Hugh Beavin

Looking into the history of the museum cottages






THE NEW season for Hinckley and District Museum begins on Easter Monday, 24th April. The history of the cottages in which the museum is housed seemed to be an appropriate topic for two articles in the Hinckley Independent.

The cottages that house Hinckley and District Museum, opposite what is now Counterpart Hosiery and previously Atkins, have a history which dates back for at least 300 years. Research has indicated that there were at least three cottages which had been built at the end of the 17th century.

Many people assume the cottages are of Elizabethan origin but we have no evidence of this.

The cottages are of box-frame construction with vertical timber posts which carry wall plates bearing the trusses on which the roof is supported. There were two floors and an attic in the original cottages.

The one large cottage is now the main gallery of the museum and the first floor and attic have been removed. It is possible that at one time this also consisted of two cottages but all evidence of this has now disappeared.

The two smaller cottages, also part of the museum, have an attic above one of the cottages and also a small cellar.

When the cottages were originally constructed the infilling in the walls would probably have been wattle and daub but at a later date brick replaced this original material and incidently had the effect of making the building much colder.

The early history of the building is difficult to trace because of the loss of the deeds. Originally the cottages may have been occupied in connection with farming but by the second half of the 18th century, after the enclosure of the open fields in 1761, occupancy by framework knitters began to take place.

Unfortunately we do not know the first framework knitters to reside in any of the cottages but by the 19th century they are recorded in the census returns which date from 1801. The yard which developed behind the cottages was called Brown's Yard by the 1860s, possibly after James Brown who owned the cottages in Bond Street.

A hosier, named Joseph Mason, probably lived in the larger of the three cottages (no. 30) in the terrible conditions of the "Hungry Forties". This is indicated in the 1841 census. By 1847 the cottage had become John Moore's the butcher's shop.

The two smaller cottages (nos. 32 to 34), made up of two rooms and an attic, had one family of framework knitters in residence in the 1840s. Thomas and Lydia Harrison lived in no. 32 with seven children while no. 34 was occupied by Joseph Stretton, a retired woolcomber and his wife Anne, according to the 1841 census.

Later in the century the cottages had a variety of residents and the larger cottage was used by Thomas Humphreys at the end of the 19th century for his business as a Marine Store and General Dealer.

By the beginning of the 20th century the cottages were in a ruinous condition.

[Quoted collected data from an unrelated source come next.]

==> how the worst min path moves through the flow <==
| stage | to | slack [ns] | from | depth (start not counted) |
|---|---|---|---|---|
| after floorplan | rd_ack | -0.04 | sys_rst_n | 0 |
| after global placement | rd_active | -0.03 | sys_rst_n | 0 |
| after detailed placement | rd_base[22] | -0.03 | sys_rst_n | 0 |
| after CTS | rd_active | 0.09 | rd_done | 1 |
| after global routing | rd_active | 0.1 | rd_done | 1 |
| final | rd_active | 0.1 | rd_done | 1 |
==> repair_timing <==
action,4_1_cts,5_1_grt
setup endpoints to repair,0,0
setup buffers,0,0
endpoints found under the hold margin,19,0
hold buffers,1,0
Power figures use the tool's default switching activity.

A photograph taken in about 1900 gives a clear indication of this while other properties in the area were also suffering the effects of time and needed renovation or demolition.

In 1919, Atkins Bros. purchased properties opposite their factory, at first intending to demolish them all with the idea of developing their business on both sides of Bond Street.

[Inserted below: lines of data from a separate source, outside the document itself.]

<file path="src/rtl/serial_unary_reducer_pkg.sv">
// -----------------------------------------------------------------------------
// serial_unary_reducer_pkg
// Shared types and helpers for the serial unary reducer:
//   state_t          - two-state control FSM (COLLECT beats / HOLD result)
//   beats(n, w)      - number of W-bit beats per N-bit operand
//   cnt_w(n, w)      - beat counter width, never less than one bit
//   AND/OR/XOR_INIT  - identity values the reduction accumulators start from
// -----------------------------------------------------------------------------
package serial_unary_reducer_pkg;

    typedef enum logic {
        COLLECT = 1'b0,
        HOLD    = 1'b1
    } state_t;

    localparam logic AND_INIT = 1'b1;
    localparam logic OR_INIT  = 1'b0;
    localparam logic XOR_INIT = 1'b0;

    function automatic int beats(input int n, input int w);
        return n / w;
    endfunction

    // A single-beat word still needs a one-bit counter so the ports and
    // compare logic have a legal width.
    function automatic int cnt_w(input int n, input int w);
        int c;
        c = $clog2(n / w);
        return (c < 1) ? 1 : c;
    endfunction

endpackage

</file>
<file path="src/rtl/serial_unary_reducer_beat_reduce.sv">
// -----------------------------------------------------------------------------
// unary_beat_reduce
// Combinational AND/OR/XOR reduction of one input beat.
// Ports:
//   s_data  [W-1:0]  beat payload
//   red_and          &s_data
//   red_or           |s_data
//   red_xor          ^s_data
// -----------------------------------------------------------------------------
module unary_beat_reduce #(
    parameter int W = 1
) (
    input  logic [W-1:0] s_data,
    output logic         red_and,
    output logic         red_or,
    output logic         red_xor
);

    assign red_and = &s_data;
    assign red_or  = |s_data;
    assign red_xor = ^s_data;

endmodule

</file>
<file path="src/rtl/serial_unary_reducer.sv">
// -----------------------------------------------------------------------------
// serial_unary_reducer
// Receives an N-bit operand as N/W beats of W bits (LSB beat first) under
// valid/ready, reassembles it and presents the word with its AND, OR and XOR
// reductions on a valid/ready result port. Beats and results never overlap:
// while a result is held, s_ready is low.
//
// Optional feature (macro SERIAL_UNARY_REDUCER_LAST_CHECK_EN):
//   adds s_last (beat framing marker) and m_err (sticky framing error for the
//   presented word). Framing is always by beat count; s_last is only checked.
//
// Ports:
//   clk, rst          clock, synchronous active-high reset
//   s_valid/s_ready   input beat handshake
//   s_data  [W-1:0]   beat payload, beat k carries operand bits [k*W +: W]
//   m_valid/m_ready   result handshake
//   m_word  [N-1:0]   reassembled operand
//   m_and/m_or/m_xor  reductions of the operand
//   s_last, m_err     only with SERIAL_UNARY_REDUCER_LAST_CHECK_EN
// -----------------------------------------------------------------------------
module serial_unary_reducer
    import serial_unary_reducer_pkg::*;
#(
    parameter int N = 8,
    parameter int W = 1
) (
    input  logic         clk,
    input  logic         rst,
    input  logic         s_valid,
    output logic         s_ready,
    input  logic [W-1:0] s_data,
    output logic         m_valid,
    input  logic         m_ready,
    output logic [N-1:0] m_word,
    output logic         m_and,
    output logic         m_or,
    output logic         m_xor
`ifdef SERIAL_UNARY_REDUCER_LAST_CHECK_EN
    ,
    input  logic         s_last,
    output logic         m_err
`endif
);

    localparam int BEATS = beats(N, W);
    localparam int CW    = cnt_w(N, W);
    localparam logic [CW-1:0] LAST_CNT = CW'(BEATS - 1);

    generate
        if ((W < 1) || (W > N) || ((N % W) != 0)) begin : g_bad_cfg
            $error("serial_unary_reducer: need 1 <= W <= N and N %% W == 0");
        end
    endgenerate

    state_t        state_q, state_d;
    logic [CW-1:0] cnt_q, cnt_d;
    logic          m_valid_q, m_valid_d;
    logic [N-1:0]  word_q, word_d;
    logic          and_q, and_d;
    logic          or_q, or_d;
    logic          xor_q, xor_d;

    logic          beat_and, beat_or, beat_xor;
    logic          accept;
    logic          is_last;
    logic [BEATS-1:0] beat_sel;

    unary_beat_reduce #(.W(W)) u_beat_reduce (
        .s_data  (s_data),
        .red_and (beat_and),
        .red_or  (beat_or),
        .red_xor (beat_xor)
    );

    // One-hot select of the word slice the current beat lands in.
    for (genvar gi = 0; gi < BEATS; gi++) begin : g_beat_sel
        assign beat_sel[gi] = (cnt_q == CW'(gi));
    end

    assign s_ready = (state_q == COLLECT);
    assign accept  = s_valid && (state_q == COLLECT);
    assign is_last = (cnt_q == LAST_CNT);

`ifdef SERIAL_UNARY_REDUCER_LAST_CHECK_EN
    logic err_q, err_d;
`endif

    always_comb begin
        state_d   = state_q;
        cnt_d     = cnt_q;
        m_valid_d = m_valid_q;
        word_d    = word_q;
        and_d     = and_q;
        or_d      = or_q;
        xor_d     = xor_q;
`ifdef SERIAL_UNARY_REDUCER_LAST_CHECK_EN
        err_d     = err_q;
`endif
        case (state_q)
            COLLECT: begin
                if (accept) begin
                    for (int i = 0; i < BEATS; i++) begin
                        if (beat_sel[i]) begin
                            word_d[i*W +: W] = s_data;
                        end
                    end
                    and_d = and_q & beat_and;
                    or_d  = or_q  | beat_or;
                    xor_d = xor_q ^ beat_xor;
`ifdef SERIAL_UNARY_REDUCER_LAST_CHECK_EN
                    // Marker must agree with the count-based framing on
                    // every beat, early or missing markers both count.
                    if (s_last != is_last) begin
                        err_d = 1'b1;
                    end
`endif
                    if (is_last) begin
                        cnt_d     = '0;
                        state_d   = HOLD;
                        m_valid_d = 1'b1;
                    end else begin
                        cnt_d = cnt_q + CW'(1);
                    end
                end
            end
            HOLD: begin
                if (m_ready) begin
                    state_d   = COLLECT;
                    m_valid_d = 1'b0;
                    // Word register is left alone; it is overwritten beat
                    // by beat as the next operand arrives.
                    and_d     = AND_INIT;
                    or_d      = OR_INIT;
                    xor_d     = XOR_INIT;
`ifdef SERIAL_UNARY_REDUCER_LAST_CHECK_EN
                    err_d     = 1'b0;
`endif
                end
            end
            default: begin
                state_d = COLLECT;
            end
        endcase
    end

    always_ff @(posedge clk) begin
        if (rst) begin
            state_q   <= COLLECT;
            cnt_q     <= '0;
            m_valid_q <= 1'b0;
            word_q    <= '0;
            and_q     <= AND_INIT;
            or_q      <= OR_INIT;
            xor_q     <= XOR_INIT;
`ifdef SERIAL_UNARY_REDUCER_LAST_CHECK_EN
            err_q     <= 1'b0;
`endif
        end else begin
            state_q   <= state_d;
            cnt_q     <= cnt_d;
            m_valid_q <= m_valid_d;
            word_q    <= word_d;
            and_q     <= and_d;
            or_q      <= or_d;
            xor_q     <= xor_d;
`ifdef SERIAL_UNARY_REDUCER_LAST_CHECK_EN
            err_q     <= err_d;
`endif
        end
    end

    assign m_valid = m_valid_q;
    assign m_word  = word_q;
    assign m_and   = and_q;
    assign m_or    = or_q;
    assign m_xor   = xor_q;
`ifdef SERIAL_UNARY_REDUCER_LAST_CHECK_EN
    assign m_err   = err_q;
`endif

endmodule

</file>
<file path="config.mk">
export PLATFORM = sky130hd
export DESIGN_NAME = serial_unary_reducer
export DESIGN_NICKNAME = d
export VERILOG_FILES = /design/src/rtl/serial_unary_reducer_pkg.sv /design/src/rtl/serial_unary_reducer_beat_reduce.sv /design/src/rtl/serial_unary_reducer.sv
export SDC_FILE = /design/constraint.sdc
export NUM_CORES = 1
export LEC_CHECK = 0
export ABC_AREA = 1
export CAP_MARGIN = 20
export CORE_MARGIN = 4
export CORE_UTILIZATION = 40
export DETAILED_ROUTE_END_ITERATION = 10
export MAX_ROUTING_LAYER = met4
export PLACE_DENSITY = 0.65
export SYNTH_ARGS = -nofsm -noshare
export SYNTH_HDL_FRONTEND = slang
export SYNTH_SLANG_ARGS = --single-unit
</file>
<file path="constraint.sdc">
create_clock -name clk -period 1.1 [get_ports clk]
set_input_delay 0.33 -clock clk [delete_from_list [all_inputs] [get_ports clk]]
set_output_delay 0.33 -clock clk [all_outputs]
set_load 0.01 [all_outputs]
</file>
# Word-level counts from Yosys, hierarchy flattened
# Cells that the tools add are included.
# Widths: inputs -> output; s select.
# classes
add_sub_neg	1
n_eq_ne	10
muxes	16
bitwise	4
n_reduce_logical	13
# ops
cell	count
$reduce_and 3->1	9
$eq 3x3->1 const B	4
$mux 1	10
$pmux 1 s2	5
$eq 3x2->1 const B	2
$ne 2x1->1 const B	2
$reduce_and 2->1	2
$add 3x1->3 const B	1
$eq 3x1->1 const B	1
$logic_not 3->1	1
$mux 3	1
$ne 2x2->1 const B	1
$and 1x1->1	1
$logic_and 1x1->1	1
$not 1->1	1
$or 1x1->1	1
$xor 1x1->1	1
# totals
regBits	16
in_bits	5
out_inout_bits	13
wordCells	58

# Longest topological paths before layout
# depth
depth_word	4
depth_mapped	7
ltp_nobuf	7

# Modules after synthesis
# A second synthesis with hierarchy kept.
# unflattened
hier_cells	112
area_unflattened_um2	803.3
# by_module_without_submodules
mod	instances	cells_each	area_each_um2	seq_area_each_um2
serial_unary_reducer	1	109	780.7	320.3
unary_beat_reduce	1	3	22.5	0.0

# Worst setup path after synthesis
# No wires, ideal clock.
# synth_path
path_type	reg-to-reg
start	register cnt_q[0]
end	register state_q
setup_time_ps	121
arrival_ps	959
required_ps	979
setup_slack_ps	20
stages_incl_launch_ff	7
n_path_buf	0
period_less_slack_ps	1080
path_cell_list	dfxtp_1 ha_1 ha_1 inv_1 nor2_1 nand2_1 o31ai_1
# synth_between
elab_chain_cells	4
# synth_rtl
item	line	source
from (decl)	serial_unary_reducer.sv:56	logic [CW-1:0] cnt_q, cnt_d;
from (signal assigned)	serial_unary_reducer.sv:160	cnt_q <= cnt_d;
$eq 3x3->1	serial_unary_reducer.sv:82	assign is_last = (cnt_q == LAST_CNT);
$mux 1	serial_unary_reducer.sv:117	if (is_last) begin
$mux 1	serial_unary_reducer.sv:101	if (accept) begin
$pmux 1 s2	serial_unary_reducer.sv:99	case (state_q)
to (signal assigned)	serial_unary_reducer.sv:159	state_q <= state_d;
to (decl)	serial_unary_reducer.sv:55	state_t state_q, state_d;
# Every way passes these cells.
# A chain may end at the register's enable or synchronous reset.

# Worst setup path after layout
# layout_path
start	register cnt_q[1]
end	register word_q[0] (netlist: m_word[0])
# layout_between
elab_chain_cells	2
# layout_rtl
item	line	source
$logic_not 3->1	serial_unary_reducer.sv:77	assign beat_sel[gi] = (cnt_q == CW'(gi));
$reduce_and 3->1 (no line)	n/a	
to (signal assigned)	serial_unary_reducer.sv:162	word_q <= word_d;
to (decl)	serial_unary_reducer.sv:58	logic [N-1:0] word_q, word_d;
# Every way passes these cells.

==> qor.yml <==
cts_tree: "built"
syn_avg_cell_area_um2: 7.32
rows: 15
ant_nets: 0
max-vdd-ir-drop_mv: 0.850
cp.required_ps: 1290
relSlewSlack: 0.820
fin_skew_ps: 7.21
hold_viol_final: 0
antenna_cells: 0
powerDensity_mw_per_mm2: 1030
hpwlAfterDp_mm: 1.24
vias: 777
cts_sinks: 16
die_w_um: 51.8
fp.coreArea_mm2: 0.00176
clock_latency_ps: 290
rsz0062_at_grt: "yes"
nFillCells: 138
drc_errors: 0
clk_path_buf_depth: 2
layout_setup_ws_ps: -17.7
syn_inst: 105
drv_slew: 0
cts_root_buf: "clkbuf_4"
boundaryPins: 18
start_util: 0.435
synth_flop_cell: "dfxtp_1"
fin_nets: 155
grt_pass1_wl_mm: 3.03
status: "complete, but fails checks"
drt-wirelength-per-cell_um: 11.3
dieArea_mm2: 0.00269
via_per_inst: 4.63
grt_max_degree: 17
ctsHoldBuffers: 0
synthArstFlopShare: 0
dp.cells: 159
track_usage: 0.156
fin_tns_setup_ps: -34.3
syn-num-nets: 116
grt_pass1_vias: 729
fin_crit_sh: 1.02
synth_most_common_cell: "nand2_1"
synth_edf_count: 0
synth_area_leaders: "dfxtp_1, nand2_1, ha_1"
yosys.area.top_type_share: 0.417
fin_crit_ps: 1120
endpoint_kind: "flip-flop"
tightest_slew_ps: 270
gp_congestion: 0.755
yosysTopAreaCell: "dfxtp_1"
dr.pass1.iters: 4
yosys_warnings: 0
port_buffers: 17
grt_overflow: 0
antenna_found_initial: 0
p_switching_w: 0.000369
initialDrtViolationCount: 3
synth-seq-cells: 16
cp.arrival_ps: 1310
final_layout_size_suffix_gt1_frac: 0.587
startpoint_type: "flip-flop"
finalPower_w: 0.00135
setup_viol: 4
violations: "negative setup slack"
die_height_um: 51.8
routed_wl_mm: 1.90
cellInternalPower_w: 0.000981
sw_frac_of_total: 0.273
cp_max_fo: 3
critical_path_class: "flip-flop to flip-flop"
area_growth_pct: 71.3
max-cap-violations: 0
clock_power_share: 0.291
hp-class: "flip-flop to flip-flop"
ys_seq_area_frac: 0.417
p_leak_nw: 0.597
max_clock_freq_mhz: 895
comb_power_share: 0.238
numCtsBuffers: 3
layout.cells.non_filler: 168
syn_area_um2: 768
htreeDepth: 1
synth.top_cells.by_count: "nand2_1, dfxtp_1, inv_1, a21oi_1, nor2_1"
clkSlewWorstSetupHoldPaths_ps: 100
synth_cell_types: 14
p_seq_frac: 0.471
-- cells in the final DEF, fill, tap and decap left out --
master / count
buf_4: 15
a21oi_2: 2
dfxtp_4: 2
clkdlybuf4s50_1: 3
clkbuf_8: 1
o31ai_2: 1
nor2_2: 4
a21oi_1: 10
buf_12: 1
o21ai_1: 1
nand2_2: 3
dfxtp_2: 14
nor2_1: 8
ha_4: 6
nor2_4: 1
buf_6: 16
nand2_1: 24
inv_6: 2
nand3_1: 9
nand3_2: 3
inv_1: 3
clkbuf_4: 3
dlygate4sd2_1: 1
inv_2: 10
-- flip-flops by register name (all words and copies together), names as in the netlist --
| name | count |
|---|---|
| m_and | 1 |
| m_xor | 1 |
| m_word | 8 |
| m_valid | 1 |
| m_or | 1 |
| cnt_q | 3 |
| state_q | 1 |
-- per-stage QoR --
stage | cell area (µm²) | worst slack [ps] | hold slack [ps] | util
after floorplan | 768 | 20.3 | 399 | -
after global placement | 1070 | -357 | 444 | 0.607
after detailed placement | 1070 | -343 | 443 | 0.607
after CTS | 1130 | -53.3 | 455 | 0.641
after global routing | 1320 | -83.5 | 488 | 0.746
final | 1320 | -17.7 | 455 | 0.746
-- worst max-delay path, stage by stage (launching register included) --
cell and delay (ps):
dfxtp_4 370, buf_6 130, inv_6 70, ha_4 130
inv_2 30, nor2_2 110, nand3_1 80, nand2_1 60
nor2_1 40
-- repair_timing --
| item | CTS | global route |
|---|---|---|
| buffers inserted | 2 | 3 |
| endpoints found under the setup margin | 21 | 28 |
| gates resized for setup | 84 | 40 |
| pin swaps | 5 | 15 |
-- power by group through the flow --
stage,clock (W),sequential [W],combinational [W]
floorplan,0,0.000648,0.000106
global placement,0,0.000637,0.000231
finish,0.000392,0.000635,0.000322
global route,0.000429,0.000639,0.000356
detailed placement,0,0.000639,0.000234
CTS,0.000410,0.000629,0.000244
-- final timing paths --
path | from | to | slack, ps | depth (start not counted)
worst min register to register | m_valid$_SDFFE_PP0P_ | m_valid$_SDFFE_PP0P_ | 460 | 2
worst max-delay path | cnt_q[1]$_SDFFE_PP0P_ | m_word[0]$_SDFFE_PP0P_ | -20 | 8
worst min-delay path | m_valid$_SDFFE_PP0P_ | m_valid$_SDFFE_PP0P_ | 460 | 2
worst max register to register | cnt_q[1]$_SDFFE_PP0P_ | m_word[0]$_SDFFE_PP0P_ | -20 | 8
-- layer usage --
metal,GRT usage,vias to the layer above,part of all wire
li1,-,406,-
met1,0.157,347,0.41
met2,0.274,17,0.50
met3,0.0516,7,0.055
met4,0.0655,0,0.029
met5,-,-,0
-- area by class of cell --
cell class | count | area [µm²] | share of cell area
repair buffers | 36 | 352 | 0.267
inverters | 15 | 66.3 | 0.0504
clock buffers | 4 | 36.3 | 0.0276
well taps | 25 | 31.3 | 0.0238
multi-input cells | 72 | 485 | 0.369
flip-flops and latches | 16 | 345 | 0.262
-- logic make-up (layout without fill, tap and decap cells) --
kind of cell    Yosys count  in the layout  synth area share
fa+ha+maj                 6              6            0.0977
simple gates             52             52             0.296
compound gates           14             14            0.0945
flops                    16             16             0.417
buf+inv                  17             55            0.0945
No activity file was read; power rests on OpenSTA's default activity.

Colonel Clive Atkins decided to restore and preserve the cottages, which are now the museum, and the work was carried out in 1927 and 1928.

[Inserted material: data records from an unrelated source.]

===== config.mk =====
export PLATFORM = sky130hd
export DESIGN_NAME = fp_mc_ctrl
export DESIGN_NICKNAME = d
export VERILOG_FILES = /design/src/rtl/fp_mc_ctrl.sv
export SDC_FILE = /design/constraint.sdc
export NUM_CORES = 1
export LEC_CHECK = 0
export ABC_AREA = 1
export ABC_CLOCK_PERIOD_IN_PS = 5700
export CORE_ASPECT_RATIO = 1.25
export CORE_UTILIZATION = 45
export DETAILED_ROUTE_END_ITERATION = 6
export PLACE_DENSITY = 0.85
export SKIP_CTS_REPAIR_TIMING = 1
export SLEW_MARGIN = 0
export SYNTH_ARGS = -nofsm -noshare
export SYNTH_HDL_FRONTEND = slang
export SYNTH_SLANG_ARGS = --single-unit

===== constraint.sdc =====
create_clock -name clk -period 5.7 [get_ports clk]
set_input_delay 1.14 -clock clk [delete_from_list [all_inputs] [get_ports clk]]
set_output_delay 1.14 -clock clk [all_outputs]
set_load 0.03 [all_outputs]
==> config.mk <==
export PLATFORM = sky130hd
export DESIGN_NAME = period_meter
export DESIGN_NICKNAME = d
export VERILOG_FILES = /design/src/rtl/period_meter.sv
export SDC_FILE = /design/constraint.sdc
export NUM_CORES = 1
export LEC_CHECK = 0
export ABC_AREA = 1
export CAP_MARGIN = 30
export CORE_UTILIZATION = 50
export DETAILED_ROUTE_END_ITERATION = 6
export GPL_TIMING_DRIVEN = 0
export PLACE_DENSITY = 0.72
export SYNTH_ARGS = -nofsm -noshare
export SYNTH_HDL_FRONTEND = slang
export SYNTH_SLANG_ARGS = --single-unit
==> constraint.sdc <==
create_clock -name clk -period 2.2 [get_ports clk]
set_clock_uncertainty 0.15 [all_clocks]
set_input_delay 0.44 -clock clk [delete_from_list [all_inputs] [get_ports clk]]
set_output_delay 0.44 -clock clk [all_outputs]
set_load 0.02 [all_outputs]
**src/rtl/gsqrt_gen.sv**
```systemverilog
// gsqrt_gen: stochastic gradient-descent square-root unit with regenerate mode.
// A saturating up/down counter is compared against an external random number to form the output stream.
module gsqrt_gen #(
    parameter int unsigned WIDTH = 8,
    parameter int unsigned DEPTH = 1,
    parameter int unsigned INIT  = 1 << (WIDTH - 1)
) (
    input  logic             clk,
    input  logic             rst_n,
    input  logic             en,
    input  logic             clr,
    input  logic             mode,
    input  logic [WIDTH-1:0] randNum,
    input  logic             in,
    output logic             out,
    output logic [WIDTH-1:0] cnt_o
);

    localparam logic [WIDTH-1:0] L_INIT = INIT[WIDTH-1:0];

    logic [WIDTH-1:0] r_cnt;
    logic [DEPTH-1:0] r_dly;
    logic             w_out;
    logic             w_out_dly;
    logic             w_inc;
    logic             w_dec;

    assign w_out     = (r_cnt >= randNum);
    assign w_out_dly = r_dly[DEPTH-1];
    assign w_inc     = in;
    // sqrt mode decrements on out AND a decorrelated copy of out, so P(out)^2 tracks P(in)
    assign w_dec     = mode ? w_out : (w_out & w_out_dly);

    assign out   = w_out;
    assign cnt_o = r_cnt;

    always_ff @(posedge clk or negedge rst_n) begin
        if (!rst_n) begin
            r_cnt <= L_INIT;
            r_dly <= '0;
        end else if (clr) begin
            r_cnt <= L_INIT;
            r_dly <= '0;
        end else if (en) begin
            if (w_inc && !w_dec && (r_cnt != '1)) begin
                r_cnt <= r_cnt + 1'b1;
            end else if (!w_inc && w_dec && (r_cnt != '0)) begin
                r_cnt <= r_cnt - 1'b1;
            end
            r_dly[0] <= w_out;
            for (int unsigned i = 1; i < DEPTH; i++) begin
                r_dly[i] <= r_dly[i-1];
            end
        end
    end

endmodule
```
### src/rtl/conv_pkg.sv
// rtl/conv_pkg.sv - shared state encoding, constants and width helper for the 1x3 row engine
package conv_pkg;

    localparam int NUM_TAPS   = 3;
    localparam int FLUSH_POPS = NUM_TAPS - 1;

    typedef logic [1:0] state_t;

    localparam state_t ST_IDLE  = 2'd0;
    localparam state_t ST_RUN   = 2'd1;
    localparam state_t ST_FLUSH = 2'd2;
    localparam state_t ST_DRAIN = 2'd3;

    // Product grows by 2*dat_width+1, a 3-tap sum by 2 more, plus channel accumulation.
    function automatic int min_acc_width(input int dat_width, input int num_ch);
        return 2 * dat_width + 3 + $clog2(num_ch);
    endfunction

endpackage

### src/rtl/mac3.sv
// rtl/mac3.sv - 3-tap unsigned pixel x signed weight multiply stage plus registered adder tree (2 cycles)
module mac3
    import conv_pkg::*;
#(
    parameter int DAT_WIDTH = 8,
    parameter int SUM_WIDTH = 2 * DAT_WIDTH + 3
) (
    input  logic                            clk,
    input  logic                            rst_n,
    input  logic                            in_val,
    input  logic [NUM_TAPS*DAT_WIDTH-1:0]   pix,
    input  logic [NUM_TAPS*DAT_WIDTH-1:0]   wgt,
    output logic                            out_val,
    output logic signed [SUM_WIDTH-1:0]     out_sum,
    output logic                            pipe_busy
);

    localparam int PW = 2 * DAT_WIDTH + 1;

    logic signed [PW-1:0]        prod [NUM_TAPS];
    logic                        prod_val;
    logic signed [SUM_WIDTH-1:0] tree_sum;

    // Pixels are zero-extended by one bit so the multiply stays signed.
    always_ff @(posedge clk or negedge rst_n) begin
        if (!rst_n) begin
            prod_val <= 1'b0;
            for (int k = 0; k < NUM_TAPS; k++) begin
                prod[k] <= '0;
            end
        end else begin
            prod_val <= in_val;
            if (in_val) begin
                for (int k = 0; k < NUM_TAPS; k++) begin
                    prod[k] <= PW'($signed({1'b0, pix[k*DAT_WIDTH +: DAT_WIDTH]}))
                             * PW'($signed(wgt[k*DAT_WIDTH +: DAT_WIDTH]));
                end
            end
        end
    end

    always_comb begin
        tree_sum = '0;
        for (int k = 0; k < NUM_TAPS; k++) begin
            tree_sum = tree_sum + SUM_WIDTH'(prod[k]);
        end
    end

    always_ff @(posedge clk or negedge rst_n) begin
        if (!rst_n) begin
            out_val <= 1'b0;
            out_sum <= '0;
        end else begin
            out_val <= prod_val;
            if (prod_val) begin
                out_sum <= tree_sum;
            end
        end
    end

    assign pipe_busy = prod_val | out_val;

endmodule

During the renovation, coins dating back to the beginning of the 18th century were discovered and these are on display at the museum. The original three doors, which opened onto Bond Street, were replaced with two doors in new locations.

In the larger cottage, the first floor and attic were removed and the small windows replaced with large windows with leaded panes that can be seen today. Some of the timbers were restored and the position of some existing timbers was changed.

Wooden shutters on the ground floor windows were removed and all the windows were given leaded lights. Chimney stacks were rebuilt in positions on the apex of the roof which had slates removed and the thatching, which had the original covering, was also restored.

The two small cottages now became one and in contrast to the antiquity of the building, a bathroom was built on at the back. Thus the restoration combined ancient and modern with a large hall which could be used by Atkins and a cottage for a tenant who could also act as a caretaker.

During the Second World War the building was used for a period as a base for the Home Guard and later the large hall became a boardroom for Atkins Ltd.

Photographs of the Atkins family adorned the walls of the boardroom and an ancient stocking-frame, possibly the oldest still in existence, was placed at one end of the hall. The frame, probably 250-years-old, was rebuilt by Bill Partridge as an employee of Atkins.

In 1991, a group of people, who had arranged a gathering at the Great Meeting, decided to set up a Museum Group. Tom Atkins chaired the group and Bill Partridge acted as vice-chairman.

Initially, meetings of the group were held in the framework knitters' cottages and by 1993 the group had become a limited liability company and a charity.

In that year the possibility of leasing the framework knitters' cottages arose and in 1995 Hinckley and District Museum acquired the lease from Atkins at a peppercorn rent. In June 1996 the museum opening to the public and "the rest is history".

Now you know the history, please visit your local museum. It is open on Saturdays and Bank Holiday Mondays from 10am to 4pm and on Sundays from 2pm to 5pm. It opens from Easter Monday to the end of October and admission is 50p, 25p concessions. Enjoy your visit!